Your goals when working with clients during this COVID-19 pandemic should align with the outcomes of working in a task-involving climate—increased self-esteem, connectedness and joy. The last thing you want to do is exhaust your clients and leave them feeling anxious. 

In addition, you should work to create a caring climate wherein clients feel supported and a sense of belonging, as this has been shown to have psychological benefits. Be sure your clients know you have a genuine concern for their well-being, as this is associated with higher levels of enjoyment, greater commitment to the activity and higher empathic concerns for others (Brown, Fry & Moore, 2017; Brown & Fry, 2014; Brown & Fry, 2013; Brown & Fry, 2011). 

Here are four strategies you can use to develop a task-involving and caring environment during a virtual coaching session, whether it’s one-on-one or a small group: 

  • Emphasize process goals (e.g., completing two virtual sessions each week) rather than outcome goals (e.g., losing 10 pounds). 
  • Avoid comparing clients to other clients or to norms for their age, as simply getting them moving is a tremendous success right now. 
  • Celebrate the accomplishments of each client each time you meet. 
  • Encourage clients to share physical activity and movement with their family members. 

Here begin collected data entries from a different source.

module CACHE
(
    input  logic CLK,
    input  logic RES,
    input  logic        IF_REQ,
    input  logic [15:0] IF_ADDR,
    output logic [ 3:0] IF_CODE,
    output logic        IF_RDY,
    input  logic        DM_REQ,
    input  logic        DM_WRITE,
    input  logic [14:0] DM_ADDR,
    input  logic [ 7:0] DM_WDATA,
    output logic [ 7:0] DM_RDATA,
    output logic        DM_RDY,
    output logic        BUS_REQ,
    output logic        BUS_WRITE,
    output logic [15:0] BUS_ADDR,
    output logic [ 7:0] BUS_WDATA,
    input  logic [ 7:0] BUS_RDATA,
    input  logic        BUS_RDY
);
logic if_slot;  
logic [10:0] ic_a0;  
logic [10:0] ic_a1;  
logic [10:0] ic_a2;  
logic [10:0] ic_a3;  
logic [31:0] ic_d0;  
logic [31:0] ic_d1;  
logic [31:0] ic_d2;  
logic [31:0] ic_d3;  
logic        ic_v0;  
logic        ic_v1;  
logic        ic_v2;  
logic        ic_v3;  
logic        if_hit;
logic        if_hit_dphase;
logic [ 4:0] if_hit_dphase_addr;  
assign if_hit = IF_REQ & ic_v0 & (IF_ADDR[4:3] == 2'b00) & (ic_a0 == IF_ADDR[15:5])
              | IF_REQ & ic_v1 & (IF_ADDR[4:3] == 2'b01) & (ic_a1 == IF_ADDR[15:5])
              | IF_REQ & ic_v2 & (IF_ADDR[4:3] == 2'b10) & (ic_a2 == IF_ADDR[15:5])
              | IF_REQ & ic_v3 & (IF_ADDR[4:3] == 2'b11) & (ic_a3 == IF_ADDR[15:5]);
always_ff @(posedge CLK, posedge RES)
begin
    if (RES)
    begin
        if_hit_dphase      <= 1'b0;
        if_hit_dphase_addr <= 5'b00_000;
    end
    else if (if_hit & if_slot)
    begin
        if_hit_dphase      <= 1'b1;
        if_hit_dphase_addr <= IF_ADDR[4:0];
    end
    else if (if_slot)
    begin
        if_hit_dphase      <= 1'b0;
        if_hit_dphase_addr <= 5'b00_000;
    end
end    
logic        if_mis_req;
logic [15:0] if_mis_req_addr;  
logic        if_mis_dphase;
logic [15:0] if_mis_dphase_addr;
logic [31:0] if_mis_dphase_rdata;
assign if_mis_req = IF_REQ & ~if_hit;
assign if_mis_req_addr = {1'b0, IF_ADDR[15:1]};
always_ff @(posedge CLK, posedge RES)
begin
    if (RES)
    begin
        if_mis_dphase      <= 1'b0;
        if_mis_dphase_addr <= 16'h0000;
    end
    else if (if_mis_req & if_slot)
    begin
        if_mis_dphase      <= 1'b1;
        if_mis_dphase_addr <= IF_ADDR[15:0];        
    end
    else if (if_slot)
    begin
        if_mis_dphase      <= 1'b0;
        if_mis_dphase_addr <= 16'h0000;
    end
end
always_ff @(posedge CLK, posedge RES)
begin
    if (RES)
    begin
        ic_v0 <= 1'b0;
        ic_v1 <= 1'b0;
        ic_v2 <= 1'b0;
        ic_v3 <= 1'b0;
    end
    else if (if_mis_req & if_slot & (IF_ADDR[4:3] == 2'b00))
        ic_v0 <= 1'b1;
    else if (if_mis_req & if_slot & (IF_ADDR[4:3] == 2'b01))
        ic_v1 <= 1'b1;
    else if (if_mis_req & if_slot & (IF_ADDR[4:3] == 2'b10))
        ic_v2 <= 1'b1;
    else if (if_mis_req & if_slot & (IF_ADDR[4:3] == 2'b11))
        ic_v3 <= 1'b1;
end
always_ff @(posedge CLK, posedge RES)
begin
    if (RES)
    begin
        ic_a0 <= 11'h000;
        ic_a1 <= 11'h000;
        ic_a2 <= 11'h000;
        ic_a3 <= 11'h000;
    end
    else if (if_mis_req & if_slot & (IF_ADDR[4:3] == 2'b00))
        ic_a0 <= IF_ADDR[15:5];
    else if (if_mis_req & if_slot & (IF_ADDR[4:3] == 2'b01))
        ic_a1 <= IF_ADDR[15:5];
    else if (if_mis_req & if_slot & (IF_ADDR[4:3] == 2'b10))
        ic_a2 <= IF_ADDR[15:5];
    else if (if_mis_req & if_slot & (IF_ADDR[4:3] == 2'b11))
        ic_a3 <= IF_ADDR[15:5];
end
always_ff @(posedge CLK, posedge RES)
begin
    if (RES)
    begin
        ic_d0 <= 32'h00000000;
        ic_d1 <= 32'h00000000;
        ic_d2 <= 32'h00000000;
        ic_d3 <= 32'h00000000;
    end
    else if (if_mis_dphase & if_slot & (if_mis_dphase_addr[4:3] == 2'b00))
        ic_d0 <= if_mis_dphase_rdata;
    else if (if_mis_dphase & if_slot & (if_mis_dphase_addr[4:3] == 2'b01))
        ic_d1 <= if_mis_dphase_rdata;
    else if (if_mis_dphase & if_slot & (if_mis_dphase_addr[4:3] == 2'b10))
        ic_d2 <= if_mis_dphase_rdata;
    else if (if_mis_dphase & if_slot & (if_mis_dphase_addr[4:3] == 2'b11))
        ic_d3 <= if_mis_dphase_rdata;
end
logic [3:0] ic_d0_out;
logic [3:0] ic_d1_out;
logic [3:0] ic_d2_out;
logic [3:0] ic_d3_out;
always @*
begin
    case (if_hit_dphase_addr[2:0])
        3'b000  : ic_d0_out = ic_d0[ 3: 0];
        3'b001  : ic_d0_out = ic_d0[ 7: 4];
        3'b010  : ic_d0_out = ic_d0[11: 8];
        3'b011  : ic_d0_out = ic_d0[15:12];
        3'b100  : ic_d0_out = ic_d0[19:16];
        3'b101  : ic_d0_out = ic_d0[23:20];
        3'b110  : ic_d0_out = ic_d0[27:24];
        3'b111  : ic_d0_out = ic_d0[31:28];
        default : ic_d0_out = 4'b1111;  
    endcase
end
always @*
begin
    case (if_hit_dphase_addr[2:0])
        3'b000  : ic_d1_out = ic_d1[ 3: 0];
        3'b001  : ic_d1_out = ic_d1[ 7: 4];
        3'b010  : ic_d1_out = ic_d1[11: 8];
        3'b011  : ic_d1_out = ic_d1[15:12];
        3'b100  : ic_d1_out = ic_d1[19:16];
        3'b101  : ic_d1_out = ic_d1[23:20];
        3'b110  : ic_d1_out = ic_d1[27:24];
        3'b111  : ic_d1_out = ic_d1[31:28];
        default : ic_d1_out = 4'b1111;  
    endcase
end
always @*
begin
    case (if_hit_dphase_addr[2:0])
        3'b000  : ic_d2_out = ic_d2[ 3: 0];
        3'b001  : ic_d2_out = ic_d2[ 7: 4];
        3'b010  : ic_d2_out = ic_d2[11: 8];
        3'b011  : ic_d2_out = ic_d2[15:12];
        3'b100  : ic_d2_out = ic_d2[19:16];
        3'b101  : ic_d2_out = ic_d2[23:20];
        3'b110  : ic_d2_out = ic_d2[27:24];
        3'b111  : ic_d2_out = ic_d2[31:28];
        default : ic_d2_out = 4'b1111;  
    endcase
end
always @*
begin
    case (if_hit_dphase_addr[2:0])
        3'b000  : ic_d3_out = ic_d3[ 3: 0];
        3'b001  : ic_d3_out = ic_d3[ 7: 4];
        3'b010  : ic_d3_out = ic_d3[11: 8];
        3'b011  : ic_d3_out = ic_d3[15:12];
        3'b100  : ic_d3_out = ic_d3[19:16];
        3'b101  : ic_d3_out = ic_d3[23:20];
        3'b110  : ic_d3_out = ic_d3[27:24];
        3'b111  : ic_d3_out = ic_d3[31:28];
        default : ic_d3_out = 4'b1111;  
    endcase
end
always @*
begin
    if (if_hit_dphase & if_slot)
    begin   
        IF_CODE = (if_hit_dphase_addr[4:3] == 2'b00)? ic_d0_out
                : (if_hit_dphase_addr[4:3] == 2'b01)? ic_d1_out
                : (if_hit_dphase_addr[4:3] == 2'b10)? ic_d2_out
                : (if_hit_dphase_addr[4:3] == 2'b11)? ic_d3_out
                : 4'hf;  
    end
    else if (if_mis_dphase & if_slot)
        IF_CODE = (if_mis_dphase_addr[2:0] == 3'b000)? if_mis_dphase_rdata[ 3: 0]
                : (if_mis_dphase_addr[2:0] == 3'b001)? if_mis_dphase_rdata[ 7: 4]
                : (if_mis_dphase_addr[2:0] == 3'b010)? if_mis_dphase_rdata[11: 8]
                : (if_mis_dphase_addr[2:0] == 3'b011)? if_mis_dphase_rdata[15:12]
                : (if_mis_dphase_addr[2:0] == 3'b100)? if_mis_dphase_rdata[19:16]
                : (if_mis_dphase_addr[2:0] == 3'b101)? if_mis_dphase_rdata[23:20]
                : (if_mis_dphase_addr[2:0] == 3'b110)? if_mis_dphase_rdata[27:24]
                : (if_mis_dphase_addr[2:0] == 3'b111)? if_mis_dphase_rdata[31:28]
                : 4'hf;  
    else
        IF_CODE = 4'hf;  
end
assign IF_RDY = if_slot;
logic dm_slot;  
logic [11:0] dc_a0;  
logic [11:0] dc_a1;  
logic [31:0] dc_d0;  
logic [31:0] dc_d1;  
logic        dc_v0;  
logic        dc_v1;  
logic        dm_hit;
logic        dm_hit_dphase;
logic        dm_hit_dphase_write;
logic [ 2:0] dm_hit_dphase_addr;  
logic [ 7:0] dm_hit_dphase_wdata;
logic [31:0] dm_hit_dphase_update_data0;
logic [31:0] dm_hit_dphase_update_data1;
assign dm_hit = DM_REQ & dc_v0 & ~DM_ADDR[2] & (dc_a0 == DM_ADDR[14:3])
              | DM_REQ & dc_v1 &  DM_ADDR[2] & (dc_a1 == DM_ADDR[14:3]);
always_ff @(posedge CLK, posedge RES)
begin
    if (RES)
    begin
        dm_hit_dphase       <= 1'b0;
        dm_hit_dphase_write <= 1'b0;
        dm_hit_dphase_addr  <= 3'b0_00;
        dm_hit_dphase_wdata <= 8'h00;
    end
    else if (dm_hit & dm_slot)
    begin
        dm_hit_dphase       <= 1'b1;
        dm_hit_dphase_write <= DM_WRITE;
        dm_hit_dphase_addr  <= DM_ADDR[2:0];
        dm_hit_dphase_wdata <= DM_WDATA;
    end
    else if (dm_slot)
    begin
        dm_hit_dphase       <= 1'b0;
        dm_hit_dphase_write <= 1'b0;
        dm_hit_dphase_addr  <= 3'b0_00;
        dm_hit_dphase_wdata <= 8'h00;
    end
end
logic        dm_mis_req;
logic        dm_mis_req_write;
logic [15:0] dm_mis_req_addr;
logic        dm_mis_replace;
logic [15:0] dm_mis_replace_addr;
logic        dm_mis_dphase;
logic [14:0] dm_mis_dphase_addr;
logic        dm_mis_dphase_write;
logic [ 7:0] dm_mis_dphase_wdata;
logic [31:0] dm_mis_dphase_rdata;
logic [31:0] dm_mis_dphase_update_data;
logic [31:0] dm_mis_dphase_writeback_data;
assign dm_mis_req       = DM_REQ & ~dm_hit;
assign dm_mis_req_write = DM_WRITE;
assign dm_mis_req_addr  = {1'b1, DM_ADDR};
assign dm_mis_replace   = dm_mis_req & dc_v0 & ~DM_ADDR[2]
                        | dm_mis_req & dc_v1 &  DM_ADDR[2];    
assign dm_mis_replace_addr = (~DM_ADDR[2])? {1'b1, dc_a0, 1'b0, 2'b00}
                           :                {1'b1, dc_a1, 1'b1, 2'b00};   
always_ff @(posedge CLK, posedge RES)
begin
    if (RES)
    begin
        dm_mis_dphase       <= 1'b0;
        dm_mis_dphase_write <= 1'b0;
        dm_mis_dphase_addr  <= 15'h0000;
        dm_mis_dphase_wdata <= 8'h00;
    end
    else if (dm_mis_req & dm_slot)
    begin
        dm_mis_dphase       <= 1'b1;
        dm_mis_dphase_write <= dm_mis_req_write;
        dm_mis_dphase_addr  <= DM_ADDR;
        dm_mis_dphase_wdata <= DM_WDATA;
    end
    else if (dm_slot)
    begin
        dm_mis_dphase       <= 1'b0;
        dm_mis_dphase_write <= 1'b0;
        dm_mis_dphase_addr  <= 15'h0000;
        dm_mis_dphase_wdata <= 8'h00;
    end
end
always_ff @(posedge CLK, posedge RES)
begin
    if (RES)
    begin
        dc_v0 <= 1'b0;
        dc_v1 <= 1'b0;
    end
    else if (dm_mis_req & dm_slot & ~DM_ADDR[2])
        dc_v0 <= 1'b1;
    else if (dm_mis_req & dm_slot &  DM_ADDR[2])
        dc_v1 <= 1'b1;
end
always_ff @(posedge CLK, posedge RES)
begin
    if (RES)
    begin
        dc_a0 <= 12'h000;
        dc_a1 <= 12'h000;
    end
    else if (dm_mis_req & dm_slot & ~DM_ADDR[2])
        dc_a0 <= DM_ADDR[14:3];
    else if (dm_mis_req & dm_slot &  DM_ADDR[2])
        dc_a1 <= DM_ADDR[14:3];
end
always_ff @(posedge CLK, posedge RES)
begin
    if (RES)
    begin
        dc_d0 <= 32'h00000000;
        dc_d1 <= 32'h00000000;
    end
    else if (dm_hit_dphase & dm_hit_dphase_write & dm_slot & ~dm_hit_dphase_addr[2])
        dc_d0 <= dm_hit_dphase_update_data0;
    else if (dm_hit_dphase & dm_hit_dphase_write & dm_slot &  dm_hit_dphase_addr[2])
        dc_d1 <= dm_hit_dphase_update_data1;
    else if (dm_mis_dphase & dm_mis_dphase_write & dm_slot & ~dm_mis_dphase_addr[2])
        dc_d0 <= dm_mis_dphase_update_data;
    else if (dm_mis_dphase & dm_mis_dphase_write & dm_slot &  dm_mis_dphase_addr[2])
        dc_d1 <= dm_mis_dphase_update_data;
    else if (dm_mis_dphase & dm_slot & ~dm_mis_dphase_addr[2])
        dc_d0 <= dm_mis_dphase_rdata;
    else if (dm_mis_dphase & dm_slot &  dm_mis_dphase_addr[2])
        dc_d1 <= dm_mis_dphase_rdata;
end
always @*
begin
    dm_hit_dphase_update_data0 = dc_d0;  
    if (dm_hit_dphase_addr[1:0] == 2'b00) dm_hit_dphase_update_data0[ 7: 0] = dm_hit_dphase_wdata;
    if (dm_hit_dphase_addr[1:0] == 2'b01) dm_hit_dphase_update_data0[15: 8] = dm_hit_dphase_wdata;
    if (dm_hit_dphase_addr[1:0] == 2'b10) dm_hit_dphase_update_data0[23:16] = dm_hit_dphase_wdata;
    if (dm_hit_dphase_addr[1:0] == 2'b11) dm_hit_dphase_update_data0[31:24] = dm_hit_dphase_wdata;
end
always @*
begin
    dm_hit_dphase_update_data1 = dc_d1;  
    if (dm_hit_dphase_addr[1:0] == 2'b00) dm_hit_dphase_update_data1[ 7: 0] = dm_hit_dphase_wdata;
    if (dm_hit_dphase_addr[1:0] == 2'b01) dm_hit_dphase_update_data1[15: 8] = dm_hit_dphase_wdata;
    if (dm_hit_dphase_addr[1:0] == 2'b10) dm_hit_dphase_update_data1[23:16] = dm_hit_dphase_wdata;
    if (dm_hit_dphase_addr[1:0] == 2'b11) dm_hit_dphase_update_data1[31:24] = dm_hit_dphase_wdata;
end
always @*
begin
    dm_mis_dphase_update_data = dm_mis_dphase_rdata;
    if (dm_mis_dphase_addr[1:0] == 2'b00) dm_mis_dphase_update_data[ 7: 0] = dm_mis_dphase_wdata;
    if (dm_mis_dphase_addr[1:0] == 2'b01) dm_mis_dphase_update_data[15: 8] = dm_mis_dphase_wdata;
    if (dm_mis_dphase_addr[1:0] == 2'b10) dm_mis_dphase_update_data[23:16] = dm_mis_dphase_wdata;
    if (dm_mis_dphase_addr[1:0] == 2'b11) dm_mis_dphase_update_data[31:24] = dm_mis_dphase_wdata;
end
always @*
begin
    if (dm_hit_dphase & ~dm_hit_dphase_write & dm_slot)
        DM_RDATA = (dm_hit_dphase_addr[2:0] == 3'b0_00)? dc_d0[ 7: 0]
                 : (dm_hit_dphase_addr[2:0] == 3'b0_01)? dc_d0[15: 8]
                 : (dm_hit_dphase_addr[2:0] == 3'b0_10)? dc_d0[23:16]
                 : (dm_hit_dphase_addr[2:0] == 3'b0_11)? dc_d0[31:24]
                 : (dm_hit_dphase_addr[2:0] == 3'b1_00)? dc_d1[ 7: 0]
                 : (dm_hit_dphase_addr[2:0] == 3'b1_01)? dc_d1[15: 8]
                 : (dm_hit_dphase_addr[2:0] == 3'b1_10)? dc_d1[23:16]
                 : (dm_hit_dphase_addr[2:0] == 3'b1_11)? dc_d1[31:24]
                 : 8'h00;
    else if (dm_mis_dphase & ~dm_mis_dphase_write & dm_slot)
        DM_RDATA = (dm_mis_dphase_addr[1:0] == 2'b00)? dm_mis_dphase_rdata[ 7: 0]
                 : (dm_mis_dphase_addr[1:0] == 2'b01)? dm_mis_dphase_rdata[15: 8]
                 : (dm_mis_dphase_addr[1:0] == 2'b10)? dm_mis_dphase_rdata[23:16]
                 : (dm_mis_dphase_addr[1:0] == 2'b11)? dm_mis_dphase_rdata[31:24]
                 : 8'h00;
    else
        DM_RDATA = 8'h00;
end
assign dm_mis_dphase_writeback_data
    = (dm_mis_req & dm_hit_dphase & ~dm_mis_req_addr[2] & ~dm_hit_dphase_addr[2])? dm_hit_dphase_update_data0
    : (dm_mis_req & dm_hit_dphase &  dm_mis_req_addr[2] &  dm_hit_dphase_addr[2])? dm_hit_dphase_update_data1
    : (dm_mis_req & ~dm_mis_req_addr[2])? dc_d0
    : (dm_mis_req &  dm_mis_req_addr[2])? dc_d1
    : (dm_mis_dphase                   )? dm_mis_dphase_update_data  
    : 32'h00000000;
assign DM_RDY = dm_slot;
logic        bus_req_inst;
logic        bus_req_data;
logic        bus_req_read;
logic        bus_req_wrte;
logic [15:0] bus_req_addr;
logic        bus_req_repl;
logic [15:0] bus_req_repl_addr;
logic [31:0] bus_req_wdata;
logic        bus_rdy;
logic [31:0] bus_rdy_rdata;
logic        if_mis_req_pend;
logic [15:0] if_mis_req_addr_pend;
assign bus_req_inst = (if_mis_req | if_mis_req_pend) & ~dm_mis_req;  
assign bus_req_data = dm_mis_req;
assign bus_req_read = dm_mis_req & ~dm_mis_req_write;
assign bus_req_wrte = dm_mis_req &  dm_mis_req_write;
assign bus_req_repl = dm_mis_replace;
assign bus_req_addr = (dm_mis_req     )? dm_mis_req_addr
                    : (if_mis_req_pend)? if_mis_req_addr_pend
                    : (if_mis_req     )? if_mis_req_addr
                    : 16'h0000;
assign bus_req_repl_addr = dm_mis_replace_addr;
assign bus_req_wdata = dm_mis_dphase_writeback_data;
assign if_mis_dphase_rdata = bus_rdy_rdata;
assign dm_mis_dphase_rdata = bus_rdy_rdata;
logic        bus_inst;
logic        bus_read;
logic        bus_wrte;
logic        bus_repl;
logic [15:0] bus_repl_addr;
logic [15:0] bus_pend_addr;
logic [31:0] bus_pend_wdata;
logic [31:0] bus_pend_rdata;
logic [ 2:0] bus_count;
logic        bus_count_end;
logic        bus_count_0123;
always_ff @(posedge CLK, posedge RES)
begin
    if (RES)
        bus_count <= 3'b000;
    else if (bus_req_inst & BUS_RDY)
        bus_count <= 3'b101;
    else if ((bus_req_read | bus_req_wrte) &  bus_req_repl & BUS_RDY)
        bus_count <= 3'b001;
    else if ((bus_req_read | bus_req_wrte) & ~bus_req_repl & BUS_RDY)
        bus_count <= 3'b101;
    else if (bus_count_end & BUS_RDY)
        bus_count <= bus_count;
    else if ((|bus_count) & BUS_RDY)
        bus_count <= bus_count + 3'b001;
end
assign bus_count_end  = (bus_count == 3'b000);
assign bus_count_0123 = ~bus_count[2];
always_ff @(posedge CLK, posedge RES)
begin
    if (RES)
        bus_inst <= 1'b0; 
    else if (bus_req_inst & BUS_RDY)
        bus_inst <= 1'b1; 
    else if (bus_count_end & BUS_RDY)
        bus_inst <= 1'b0; 
end
always_ff @(posedge CLK, posedge RES)
begin
    if (RES)
        bus_read <= 1'b0; 
    else if (bus_req_read & BUS_RDY)
        bus_read <= 1'b1; 
    else if (bus_count_end & BUS_RDY)
        bus_read <= 1'b0; 
end
always_ff @(posedge CLK, posedge RES)
begin
    if (RES)
        bus_wrte <= 1'b0; 
    else if (bus_req_wrte & BUS_RDY)
        bus_wrte <= 1'b1; 
    else if (bus_count_end & BUS_RDY)
        bus_wrte <= 1'b0; 
end
always_ff @(posedge CLK, posedge RES)
begin
    if (RES)
    begin
        bus_repl      <= 1'b0; 
        bus_repl_addr <= 16'h0000;
    end
    else if ((bus_req_read | bus_req_wrte) & BUS_RDY)
    begin
        bus_repl      <= bus_req_repl; 
        bus_repl_addr <= bus_req_repl_addr;
    end
    else if (bus_count_end & BUS_RDY)
    begin
        bus_repl      <= 1'b0; 
        bus_repl_addr <= 16'h0000;
    end
end
always_ff @(posedge CLK, posedge RES)
begin
    if (RES)
        bus_pend_addr <= 16'h0000;
    else if ((bus_req_inst | bus_req_read | bus_req_wrte) & BUS_RDY)
        bus_pend_addr <= bus_req_addr;
end
always_ff @(posedge CLK, posedge RES)
begin
    if (RES)
        bus_pend_wdata <= 32'h00000000;
    else if ((bus_req_read | bus_req_wrte) & BUS_RDY)
        bus_pend_wdata <= bus_req_wdata;
end
assign BUS_REQ = bus_req_inst | bus_req_read | bus_req_wrte
               | ((bus_inst | bus_read | bus_wrte) & ~bus_count_end);
assign BUS_WRITE = ((bus_req_read | bus_req_wrte) & bus_req_repl)? 1'b1
                 : (bus_req_inst  | bus_inst                    )? 1'b0
                 : ((bus_read | bus_wrte) & bus_count_0123)? 1'b1
                 : 1'b0;
assign BUS_ADDR
    = ((bus_req_read | bus_req_wrte) & ~bus_req_repl)? {bus_req_addr [15:2]    , 2'b00}
    : ((bus_req_read | bus_req_wrte) &  bus_req_repl)? {bus_req_repl_addr[15:2], 2'b00}
    : (bus_req_inst                                 )? {bus_req_addr[15:2]     , 2'b00}
    : ((bus_read | bus_wrte) & bus_count_0123)? {bus_repl_addr[15:2], bus_count[1:0]}
    : ((bus_read | bus_wrte)                 )? {bus_pend_addr[15:2], bus_count[1:0]}
    : (bus_inst                              )? {bus_pend_addr[15:2], bus_count[1:0]}
    : 16'h0000;
always @*
begin
    if (bus_req_read | bus_req_wrte)
    begin
        BUS_WDATA = bus_req_wdata[7:0];
    end
    else if (bus_read | bus_wrte)
    begin
        BUS_WDATA = (bus_count == 3'b001)? bus_pend_wdata[15: 8]
                  : (bus_count == 3'b010)? bus_pend_wdata[23:16]
                  : (bus_count == 3'b011)? bus_pend_wdata[31:24]
                  : 8'h00;
    end
    else
    begin
        BUS_WDATA = 8'h00;
    end
end
always_ff @(posedge CLK, posedge RES)
begin
    if (RES)
        bus_pend_rdata <= 32'h00000000;
    else if (bus_inst & BUS_RDY)
    begin
        if (bus_count == 3'b101)
            bus_pend_rdata[ 7: 0] <= BUS_RDATA;
        else if (bus_count == 3'b110)
            bus_pend_rdata[15: 8] <= BUS_RDATA;
        else if (bus_count == 3'b111)
            bus_pend_rdata[23:16] <= BUS_RDATA;
        else if (bus_count == 3'b000)
            bus_pend_rdata[31:24] <= BUS_RDATA;
    end
    else if ((bus_read | bus_wrte) & BUS_RDY)
    begin
        if (bus_count == 3'b101)
            bus_pend_rdata[ 7: 0] <= BUS_RDATA;
        else if (bus_count == 3'b110)
            bus_pend_rdata[15: 8] <= BUS_RDATA;
        else if (bus_count == 3'b111)
            bus_pend_rdata[23:16] <= BUS_RDATA;
        else if (bus_count == 3'b000)
            bus_pend_rdata[31:24] <= BUS_RDATA;
    end
end
assign bus_rdy = bus_count_end & BUS_RDY;
assign bus_rdy_rdata = {BUS_RDATA, bus_pend_rdata[23:0]};
always_ff @(posedge CLK, posedge RES)
begin
    if (RES)
    begin
        if_mis_req_pend      <= 1'b0;
        if_mis_req_addr_pend <= 16'h0000;
    end
    else if (if_mis_req & dm_mis_req & bus_rdy)
    begin
        if_mis_req_pend      <= if_mis_req;
        if_mis_req_addr_pend <= if_mis_req_addr;
    end
    else if (if_mis_req_pend & ~dm_mis_req & bus_rdy)
    begin
        if_mis_req_pend      <= 1'b0;
        if_mis_req_addr_pend <= 16'h0000;
    end
end
assign if_slot = bus_rdy & ~if_mis_req_pend;
assign dm_slot = bus_rdy | dm_hit_dphase;
endmodule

The Importance of Personalized Programming 

Personalized programming, which is the centerpiece of the ACE Integrated Fitness Training® Model and each of ACE’s textbooks, is especially important when working with clients during these trying times. Be sure that clients know you are entirely focused on them and their needs. Each session should be built upon the successes and struggles of the previous session and progress should be monitored and discussed along the way. 

As you transition to virtual coaching, it might be easy to stray from the techniques and strategies that made you a great health coach or personal trainer when working with clients face to face. You’re only human, and we all have unique and constantly evolving stressors right now. No one could blame you for losing focus on occasion. But do your best to be mindful during virtual training sessions and use a client-centered approach to motivate your clients and let them know that you are continuing to personalize their programs. 



Brown, T.C. & Fry, M.D. (2014). Motivational climate, staff members’ behaviors, and members’ psychological well-being at a national fitness franchise. Research Quarterly for Exercise & Sport, 85, 208–217. 

Brown, T.C. & Fry, M.D. (2013). Association between females’ perceptions of college aerobics class motivational climates and their responses. Women & Health, 53, 843–857. 

Brown, T.C. & Fry, M.D. (2011). Helping members commit to exercise: Specific strategies to impact the climate at fitness centers. Journal of Sport Psychology in Action, 2, 70–80. 

Brown, T.C., Fry, M.D., & Moore, W.G. (2017). A motivational climate intervention and exercise-related outcomes: A longitudinal perspective. Motivation Science, 3, 4, 337–353.  

Reinboth, M. & Duda, J.L. (2006). Perceived motivational climate, need satisfaction, and indices of well-being in team sports: A longitudinal perspective. Psychology of Sport & Exercise, 7, 269–286. 

Reinboth, M. & D

uda, J.L. (2004). The motivational climate: Perceived ability and athletes’ psychological and physical wellbeing. The Sport Psychologist, 18, 237–251.  

Vazou, S., Ntoumanis, N., & Duda, J.L. (2006). Predicting young athletes’ motivational indices as a function of their perceptions of the coach- and peer-created climate. Psychology of Sport & Exercise, 7, 3, 215–233.